Personal information
- Full name: Ronald Powell
- Date of birth: 19 November 1947 (age 78)
- Place of birth: Leeds
- Position: Striker

Senior career*
- Years: Team / Apps / (Gls)
- 1969-1971: Husums IF
- 1971-1975: Brynäs IF / 19 / (4)
- 1975-1990: Husums IF

= Ronald Powell (footballer) =

English footballer

Ronald "Ronnie" Powell (born 19 November 1947) is an English former footballer. Powell came from Leeds to Örnsköldsvik, Sweden, at the age of 21 as a foreign exchange student to work at the local paper mill. While there he met his future wife and this led to him staying.

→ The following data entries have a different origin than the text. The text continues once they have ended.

File: src/frame_gap_timer.sv
`timescale 1ns/10ps

module frame_gap_timer (
    input  logic PL_clk,
    input  logic rst,
    input  logic gap_go,
    output logic gap_end
);

    // remaining clocks of the gap, zero when idle
    logic [adc_pkg::gap_w-1:0] gap_cnt;

    ////////////////////////////////////////////////////////////////////////////
    // gap counter
    ////////////////////////////////////////////////////////////////////////////

    always_ff @(posedge PL_clk or negedge rst) begin
        if (!rst) begin
            gap_cnt <= '0;
            gap_end <= 1'b0;
        end else if (gap_go) begin
            // a go while running simply restarts the gap
            gap_cnt <= adc_pkg::gap_load;
            gap_end <= 1'b0;
        end else begin
            if (gap_cnt != '0)
                gap_cnt <= gap_cnt - 1'b1;
            // end pulse lands frame_gap clocks after the go pulse
            gap_end <= (gap_cnt == 1);
        end
    end

endmodule
===== config.mk =====
export PLATFORM = sky130hd
export DESIGN_NAME = coreBusUnit
export DESIGN_NICKNAME = d
export VERILOG_FILES = /design/src/hdl/ahbPkg.sv /design/src/hdl/corePkg.sv /design/src/hdl/ahbRequestMux.sv /design/src/hdl/beatCounter.sv /design/src/hdl/busArbiter.sv /design/src/hdl/coreBusUnit.sv /design/src/hdl/stallControl.sv
export VERILOG_INCLUDE_DIRS = /design/src /design/src/hdl
export SDC_FILE = /design/constraint.sdc
export NUM_CORES = 1
export LEC_CHECK = 0
export ABC_AREA = 1
export BUFFER_PORTS_ARGS = -buffer_cell sky130_fd_sc_hd__buf_2
export CAP_MARGIN = 15
export CELL_PAD_IN_SITES_DETAIL_PLACEMENT = 0
export CELL_PAD_IN_SITES_GLOBAL_PLACEMENT = 1
export CORE_MARGIN = 2
export CORE_UTILIZATION = 32
export DETAILED_ROUTE_END_ITERATION = 6
export PLACE_DENSITY = 0.79
export REMOVE_ABC_BUFFERS = 1
export SETUP_SLACK_MARGIN = 0.02
export SLEW_MARGIN = 30
export SYNTH_ARGS = -nofsm -noshare
export SYNTH_HDL_FRONTEND = slang
export SYNTH_HIERARCHICAL = 1
export SYNTH_SLANG_ARGS = --single-unit

===== constraint.sdc =====
create_clock -name clk -period 3.5 [get_ports clk]
set_clock_uncertainty 0.1 [all_clocks]
set_input_delay 0.175 -clock clk [delete_from_list [all_inputs] [get_ports clk]]
set_output_delay 0.175 -clock clk [all_outputs]
set_load 0.01 [all_outputs]
**config.mk**
```make
export PLATFORM = sky130hd
export DESIGN_NAME = exec_unit
export DESIGN_NICKNAME = d
export VERILOG_FILES = /design/src/design/exec_pkg.sv /design/src/design/alu_int.sv /design/src/design/mul_unit.sv /design/src/design/div_unit.sv /design/src/design/hilo_regs.sv /design/src/design/exec_unit.sv
export SDC_FILE = /design/constraint.sdc
export NUM_CORES = 2
export LEC_CHECK = 0
export BUFFER_PORTS_ARGS = -buffer_cell sky130_fd_sc_hd__buf_4
export CAP_MARGIN = 20
export CORE_ASPECT_RATIO = 1.5
export CORE_MARGIN = 4
export CORE_UTILIZATION = 45
export CTS_BUF_LIST = sky130_fd_sc_hd__clkbuf_4
export DETAILED_ROUTE_END_ITERATION = 12
export SLEW_MARGIN = 5
export SYNTH_ARGS = -nofsm -noshare
export SYNTH_HDL_FRONTEND = slang
export SYNTH_HIERARCHICAL = 1
export SYNTH_SLANG_ARGS = --single-unit
```
**constraint.sdc**
```tcl
create_clock -name clk -period 14.63 [get_ports clk]
set_input_delay 0.7315 -clock clk [delete_from_list [all_inputs] [get_ports clk]]
set_output_delay 0.7315 -clock clk [all_outputs]
set_load 0.1 [all_outputs]
```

Powell, an amateur footballer back in England, started playing for Husums IF, a small club in the lower tiers located outside Örnsköldsvik. After a couple of seasons he was contracted by Brynäs IF, then in the Swedish 2nd division. Brynäs was promoted to the top tier after the 1973 season and on 13 April 1974, he became the first foreign player in Allsvenskan when debuting in the Brynäs IF away game against Halmstads BK. In his next game, against IFK Norrköping he became the first foreign player to score a goal in Allsvenskan.

In total, he made 19 Allsvenskan matches for Brynäs IF and scored four goals.
Brynäs only won 2 games and was relegated. Powell went back to his old club, Husum, and stayed on until way past his 40th birthday.

Ronald Powell is the father of Swedish footballer Magnus Powell.